Iran’s Guardian Council extends deadline in bill to end nuclear inspections
Top political chamber gives final approval to legislation that demands US lifts sanctions or Iran will resume enrichment
Tehran — Iran’s top political chamber gave final approval to a bill forcing President Hassan Rouhani to end international nuclear inspections unless the US lifts key sanctions by February, extending the deadline for sanctions relief to two months, instead of one.
The action puts pressure on the incoming Biden administration to make a fast diplomatic breakthrough.
The new legislation also says that Iran will immediately take measures to start producing 20% enriched uranium for peaceful purposes and increase its stockpile of the fissile material, potentially reducing the time Iran needs to make preparations to acquire a weapon.
The powerful Guardian Council, a political and legal body made up of senior clerics and scholars, ratified the bill on Wednesday and made it a legal requirement, while extending the deadline for sanctions relief to two months, instead of one, Iranian state TV reported.
That would appear to give Rouhani’s government — severely weakened since outgoing US. President Donald Trump walked away from the 2015 nuclear deal — barely two weeks after successor Joe Biden enters office to make major strides towards brokering the removal of US oil and banking sanctions.
The bill says that if the US doesn’t remove sanctions on Iran’s lending industry, exports of crude oil and petroleum products and overseas foreign currency deposits within two months, parliament will suspend a voluntary agreement the country has with UN inspectors that allows them intrusive access to nuclear sites.
The nuclear accord placed strict limits of 3.67% on the purity level of enriched uranium Iran is allowed but it abandoned the cap after Trump withdrew from the agreement and other partners were unable to offer promised relief from sanctions.

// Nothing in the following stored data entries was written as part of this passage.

==> config.mk <==
export PLATFORM = sky130hd
export DESIGN_NAME = spi_reg_master
export DESIGN_NICKNAME = d
export VERILOG_FILES = /design/src/rtl/spi_reg_master.sv
export SDC_FILE = /design/constraint.sdc
export NUM_CORES = 1
export LEC_CHECK = 0
export ABC_CLOCK_PERIOD_IN_PS = 5700
export CORE_MARGIN = 10
export CORE_UTILIZATION = 30
export CTS_BUF_LIST = sky130_fd_sc_hd__clkbuf_4 sky130_fd_sc_hd__clkbuf_8 sky130_fd_sc_hd__clkbuf_16
export DETAILED_ROUTE_END_ITERATION = 7
export SLEW_MARGIN = 20
export SYNTH_ARGS = -nofsm -noshare
export SYNTH_HDL_FRONTEND = slang
export SYNTH_SLANG_ARGS = --single-unit
export TNS_END_PERCENT = 30
==> constraint.sdc <==
create_clock -name clk -period 5.7 [get_ports clk]
set_clock_uncertainty 0.1 [all_clocks]
set_input_delay 0.57 -clock clk [delete_from_list [all_inputs] [get_ports clk]]
set_output_delay 0.57 -clock clk [all_outputs]
set_load 0.05 [all_outputs]
==> src/rtl/spi_reg_master.sv <==
// SPI master for the register-bank DAC slaves: takes one write or read-back
// command per handshake, shifts it out MSB first on sclk/cs/mosi, and pulses
// done once the frame and its trailing chip-select gap are complete.
module spi_reg_master #(
  parameter int CLK_DIV = 4,  // sclk half-period in clk cycles (1..255)
  parameter int GAP     = 2   // sclk periods with cs high after a frame / on flush (1..15)
) (
  input  logic       clk,
  input  logic       reset_n,
  input  logic       cmd_valid,
  output logic       cmd_ready,
  input  logic       cmd_wr,
  input  logic       cmd_slv,
  input  logic [2:0] cmd_reg,
  input  logic [7:0] cmd_data,
  output logic       sclk,
  output logic       cs,
  output logic       mosi,
  output logic       done
);

  typedef enum logic [2:0] {
    ST_FLUSH,
    ST_IDLE,
    ST_SETUP,
    ST_SHIFT,
    ST_GAP
  } state_t;

  localparam logic [7:0] DIV_LAST = 8'(CLK_DIV - 1);
  localparam logic [3:0] GAP_N    = 4'(GAP);
  localparam logic [3:0] GAP_LAST = 4'(GAP - 1);

  state_t      state_q, state_d;
  logic [7:0]  div_q, div_d;
  logic [3:0]  bit_q, bit_d;
  logic [3:0]  gap_q, gap_d;
  logic [13:0] shift_q, shift_d;
  logic        sclk_q, sclk_d;
  logic        cs_q, cs_d;
  logic        mosi_q, mosi_d;
  logic        ready_q, ready_d;
  logic        done_q, done_d;
  logic        tick;
  logic [13:0] word_c;

  // A phase (half sclk period) ends when the divider reaches zero.
  assign tick = (div_q == 8'd0);

  // Frame word left-aligned in 14 bits; reads carry slave/register only.
  // The trailing 0 is the dummy bit whose edge lets the slave update its DAC.
  assign word_c = cmd_wr ? {1'b1, cmd_slv, cmd_reg, cmd_data, 1'b0}
                         : {1'b0, cmd_slv, cmd_reg, 1'b0, 8'h00};

  // Next-state logic: phase sequencing for flush, setup, shift and gap.
  always_comb begin
    state_d = state_q;
    bit_d   = bit_q;
    gap_d   = gap_q;
    shift_d = shift_q;
    sclk_d  = sclk_q;
    cs_d    = cs_q;
    mosi_d  = mosi_q;
    ready_d = ready_q;
    done_d  = 1'b0;
    // Divider holds its reload value in IDLE so SETUP starts a full phase.
    if (state_q != ST_IDLE && !tick) div_d = div_q - 8'd1;
    else                             div_d = DIV_LAST;

    case (state_q)
      ST_FLUSH: begin
        if (tick) begin
          if (!sclk_q) begin
            sclk_d = 1'b1;
          end else begin
            sclk_d = 1'b0;
            if (gap_q == GAP_LAST) begin
              state_d = ST_IDLE;
              ready_d = 1'b1;
              gap_d   = 4'd0;
            end else begin
              gap_d = gap_q + 4'd1;
            end
          end
        end
      end
      ST_IDLE: begin
        if (cmd_valid && ready_q) begin
          state_d = ST_SETUP;
          ready_d = 1'b0;
          cs_d    = 1'b0;
          bit_d   = cmd_wr ? 4'd13 : 4'd5;
          mosi_d  = word_c[13];
          shift_d = {word_c[12:0], 1'b0};
        end
      end
      ST_SETUP: begin
        if (tick) begin
          sclk_d  = 1'b1;
          state_d = ST_SHIFT;
        end
      end
      ST_SHIFT: begin
        if (tick) begin
          if (!sclk_q) begin
            sclk_d = 1'b1;
          end else begin
            // mosi only moves on the falling edge, keeping it stable at each rise.
            sclk_d = 1'b0;
            if (bit_q == 4'd0) begin
              cs_d    = 1'b1;
              mosi_d  = 1'b0;
              gap_d   = 4'd0;
              state_d = ST_GAP;
            end else begin
              mosi_d  = shift_q[13];
              shift_d = {shift_q[12:0], 1'b0};
              bit_d   = bit_q - 4'd1;
            end
          end
        end
      end
      ST_GAP: begin
        // Low phase of the last bit, then GAP full periods with cs high.
        if (tick) begin
          if (!sclk_q) begin
            if (gap_q == GAP_N) begin
              state_d = ST_IDLE;
              done_d  = 1'b1;
              ready_d = 1'b1;
              gap_d   = 4'd0;
            end else begin
              sclk_d = 1'b1;
            end
          end else begin
            sclk_d = 1'b0;
            gap_d  = gap_q + 4'd1;
          end
        end
      end
      default: state_d = ST_FLUSH;
    endcase
  end

  // Control and bus registers; reset drops the bus to idle immediately.
  always_ff @(posedge clk or negedge reset_n) begin
    if (!reset_n) begin
      state_q <= ST_FLUSH;
      div_q   <= DIV_LAST;
      bit_q   <= 4'd0;
      gap_q   <= 4'd0;
      sclk_q  <= 1'b0;
      cs_q    <= 1'b1;
      mosi_q  <= 1'b0;
      ready_q <= 1'b0;
      done_q  <= 1'b0;
    end else begin
      state_q <= state_d;
      div_q   <= div_d;
      bit_q   <= bit_d;
      gap_q   <= gap_d;
      sclk_q  <= sclk_d;
      cs_q    <= cs_d;
      mosi_q  <= mosi_d;
      ready_q <= ready_d;
      done_q  <= done_d;
    end
  end

  // Shift data needs no reset: it is always loaded before it is used.
  always_ff @(posedge clk) begin
    shift_q <= shift_d;
  end

  assign sclk      = sclk_q;
  assign cs        = cs_q;
  assign mosi      = mosi_q;
  assign cmd_ready = ready_q;
  assign done      = done_q;

endmodule

==> flow_summary.toml <==
[grt]
grt_antenna_before_repair = 0
grt_pass1_wl_um = 7420
grtUsageTotal_pct = 8.72
grt_max_degree = 25
grt_pass1_vias = 1544
overflow = 0

[timing]
slew_viol_final = 0
fin_crit_sh_pct = 43.2
fmax_ghz = 0.406
setup_viol_count_final = 0
finalSetupTns_ns = 0
slew_headroom_pct = 48.4
min_period_ns = 2.46
worstMarginPinSlew_ns = 0.771
hold_viol = 0
rsz0062_at_grt = "no"

[logic_synthesis]
ys_warn_count = 0
syn_nets = 233
synth-seq-cells = 36
avgSynthCellArea_um2 = 9.73
syn-cell-area_mm2 = 0.00205
synth_edf_count = 12
synth_flop_cell = "dfrtp_1"
synth_top_area_share_pct = 25.6
synth.distinct_cells = 51
synth_cells = 211
yosysMostFrequentCell = "nand2_1"
yosysSeqAreaShare_pct = 47.0
yosys-top-cells-count = "nand2_1 (37), dfrtp_1 (21), nor2_1 (20)"
yosys.area.top_type = "dfrtp_1"
async_flop_share_pct = 66.7
yosys-top-cells-area = "dfrtp_1 (26%), edfxtp_1 (18%), nand2_1 (6.8%)"

[power_and_ir_drop]
peakVddDrop_v = 0.000314
p_leak_nw = 0.968
power_density_mw_per_mm2 = 476

[floorplan]
ioPinCount = 21
die_x_um = 103
rows = 30
start_util_pct = 30.6
die_y_um = 103
die_area_mm2 = 0.0106
core_area_mm2 = 0.00672

[cells_and_area]
fin_util_pct = 35.8
layout-drive-gt1-share_pct = 11.9
fillers = 676
nNetsFinal = 248
area_growth_pct = 17.2
diodes = 0

[critical_path]
slowest_stage = "clkdlybuf4s50_1"
critical-path-max-stage-delay_ns = 0.90
reg2reg_from = "div_q[5]"
critPathBufInv = 1
cp-start-kind = "flop"
crit_type = "reg2out"
r2r_end = "bit_q[1]"
arrival_ns = 1.79
crit_path_end_kind = "output port"
cp_max_fo = 13
rrSetupSlack_ns = 3.26
r2r.worst_path.cells = 4
critPathTopFamily = "buffers and inverters"
cp_cell_sequence = "clkdlybuf4s50_1"
required_ns = 5.03

[routing]
vias_per_cell = 5.05
routedWlPerCell_um = 14.1
detail_route.first_pass.iterations = 4
drtAntennaViolNets = 0
drc = 0
vias = 1551
routed_wirelength_um = 4340
drtIter0Drc = 143

[job]
max-cap-violations = 0

[placement]
place.port_buffers = 20
hpwl_um = 3090
gp_congestion = 0.834

[clock_network]
cts_resized = 0
post_cts_buffers = 0
cts_tree = "done"
htreeDepth = 2
clk_path_buf_depth = 2
clkTransAtPathRegs_ns = 0.08
cts.sinks = 36
cts_buffers = 5
clk_latency_ns = 0.29
cts-hold-fix-buffers = 0
cts_root_buf = "clkbuf_8"

[hold_path]
hold_path.class = "in2async"

[run_status]
status = "complete, no violations"
[area by class of cell]
class	instances	area, µm²	area share [%]
sequential	36	965	40.1
multi-input combinational	154	1000	41.6
inverter	9	33.8	1.40
timing repair buffer	20	195	8.11
tap	80	100	4.16
clock buffer	5	68.8	2.86
clock inverter	3	42.5	1.77
[report_power, final]
group	internal, mW	leakage [nW]	switching [mW]
clock network	0.129	0.0541	0.0946
logic	0.185	0.508	0.292
registers	0.354	0.406	0.0906
[logic make-up (layout without fill, tap and decap cells)]
kind of cell	count (synthesis)	after routing	synth area share [%]
buffers and inverters	21	37	4.27
AND/OR/NAND/NOR	98	98	24.8
flip-flops	36	36	47.0
multiplexers	5	5	2.50
adder cells (fa/ha/maj)	6	6	3.66
XOR/XNOR	5	5	2.13
AO/OA/AOI/OAI	40	40	15.7
[placed cells by master (no fill, tap or decap), types with 4 or more instances in the layout]
master	Yosys	final
mux2i_1	4	4
clkbuf_8	0	5
edfxtp_1	12	12
nand3_1	8	8
or3b_2	6	6
dfrtp_1	21	21
ha_1	6	6
a21oi_1	9	9
nor2_1	20	20
clkdlybuf4s50_1	0	19
nand2_1	37	37
nor4_1	6	6
and3_1	4	4
inv_1	9	9
[layer usage]
layer | track usage, % | wire [µm]
met5 | 0 | 0
met4 | 2.89 | 57
met3 | 2.35 | 123
met2 | 13.0 | 1980
met1 | 11.9 | 2190
[worst max-delay path by stage]
stage / cells after the start / start / end / slack, ns
floorplan: 4 / sclk / bit_q[1] / 3.40
global placement: 5 / cmd_valid / bit_q[1] / 3.07
detailed placement: 5 / cmd_valid / bit_q[1] / 3.06
CTS: 1 / sclk / sclk / 3.21
global route: 4 / div_q[2] / bit_q[1] / 3.11
finish: 1 / sclk / sclk / 3.24
[flip-flops by register name (all words and copies together), names as in the netlist]
name and flops:
done 1, div_q 8, mosi 1, gap_q 4, state_q 3, cs 1
cmd_ready 1, bit_q 4, sclk 1, shift_q 12
[per-stage QoR]
| stage | power, mW | instance area, µm² | instances | worst slack [ns] | hold WS, ns |
|---|---|---|---|---|---|
| finish | 1.15 | 2410 | 307 | 3.24 | 0.160 |
| global route | 1.24 | 2410 | 307 | 3.11 | 0.180 |
| CTS | 1.16 | 2410 | 307 | 3.21 | 0.369 |
| floorplan | 0.816 | 2050 | 211 | 3.40 | 0.174 |
| global placement | 0.925 | 2300 | 299 | 3.07 | 0.350 |
| detailed placement | 0.928 | 2300 | 299 | 3.06 | 0.354 |
No activity file was read; power rests on OpenSTA's default activity.
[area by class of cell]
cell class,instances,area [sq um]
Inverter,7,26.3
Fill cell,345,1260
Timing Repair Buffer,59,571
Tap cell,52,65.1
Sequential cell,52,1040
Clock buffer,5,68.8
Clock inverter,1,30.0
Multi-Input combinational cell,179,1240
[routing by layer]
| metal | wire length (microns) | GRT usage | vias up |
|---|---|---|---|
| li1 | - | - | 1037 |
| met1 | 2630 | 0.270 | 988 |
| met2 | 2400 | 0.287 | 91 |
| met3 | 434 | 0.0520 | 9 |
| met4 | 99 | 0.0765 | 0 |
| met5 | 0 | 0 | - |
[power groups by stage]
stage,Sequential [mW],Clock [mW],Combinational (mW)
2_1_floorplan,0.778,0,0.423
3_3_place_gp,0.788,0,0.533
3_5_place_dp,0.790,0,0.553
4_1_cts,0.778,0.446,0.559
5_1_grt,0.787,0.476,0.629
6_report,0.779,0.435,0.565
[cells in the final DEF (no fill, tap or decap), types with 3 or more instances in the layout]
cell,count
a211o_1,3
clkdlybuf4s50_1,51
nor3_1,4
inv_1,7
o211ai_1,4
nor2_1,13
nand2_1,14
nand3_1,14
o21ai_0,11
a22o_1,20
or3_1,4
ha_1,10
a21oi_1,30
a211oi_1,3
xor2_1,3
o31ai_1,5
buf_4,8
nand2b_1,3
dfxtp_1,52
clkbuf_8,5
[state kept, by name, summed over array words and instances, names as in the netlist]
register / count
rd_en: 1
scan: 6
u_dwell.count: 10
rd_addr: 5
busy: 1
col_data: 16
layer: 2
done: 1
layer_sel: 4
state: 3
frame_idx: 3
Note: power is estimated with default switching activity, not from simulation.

About 630kg of low-enriched uranium must be purified to 90% to yield the 15kg to 22kg of weapons-grade uranium needed by an expert bomb-maker to craft a weapon.
Iran’s store of low-enriched uranium increased to about 2,443kg from 2,105kg in the third quarter of this year, according to the UN’s International Atomic Energy Agency (IAEA).
It’s unclear whether the government is able to contest or appeal the Guardian Council’s decision or whether the so-called Additional Protocol, which Iran signed with the IAEA alongside the 2015 nuclear accord, can be legally suspended by lawmakers alone.
Iran’s hardline parliament fast-tracked the law’s passage on Tuesday after Iran accused Israel and the US of killing Mohsen Fakhrizadeh, a top nuclear scientist, last week.
Biden has said he wants to reinstate the nuclear deal while Trump has been accelerating his efforts to destroy it before he leaves the White House on January 20.
Earlier on Wednesday, Rouhani rejected and criticised the legislation.
“Of course the government does not agree with that ruling and sees it as harmful to diplomatic efforts,” Rouhani told a cabinet meeting on Wednesday, the state-run Islamic Republic News Agency reported.
On Tuesday, the IAEA played down the draft bill’s significance as a domestic matter that has had no bearing on co-operation between Iran and the agency.
Increased tensions over Iran’s nuclear programme and incidents such as the killing of Fakhrizadeh could complicate life for the incoming Biden administration, which has pledged to end Trump’s economic offensive against Tehran and re-engage diplomatically.
Iran said on Wednesday that the Ministry of Intelligence had “identified relevant individuals” involved in the assassination, the semi-official Tasnim news agency reported. Israel hasn’t commented on the claim it was behind the killing.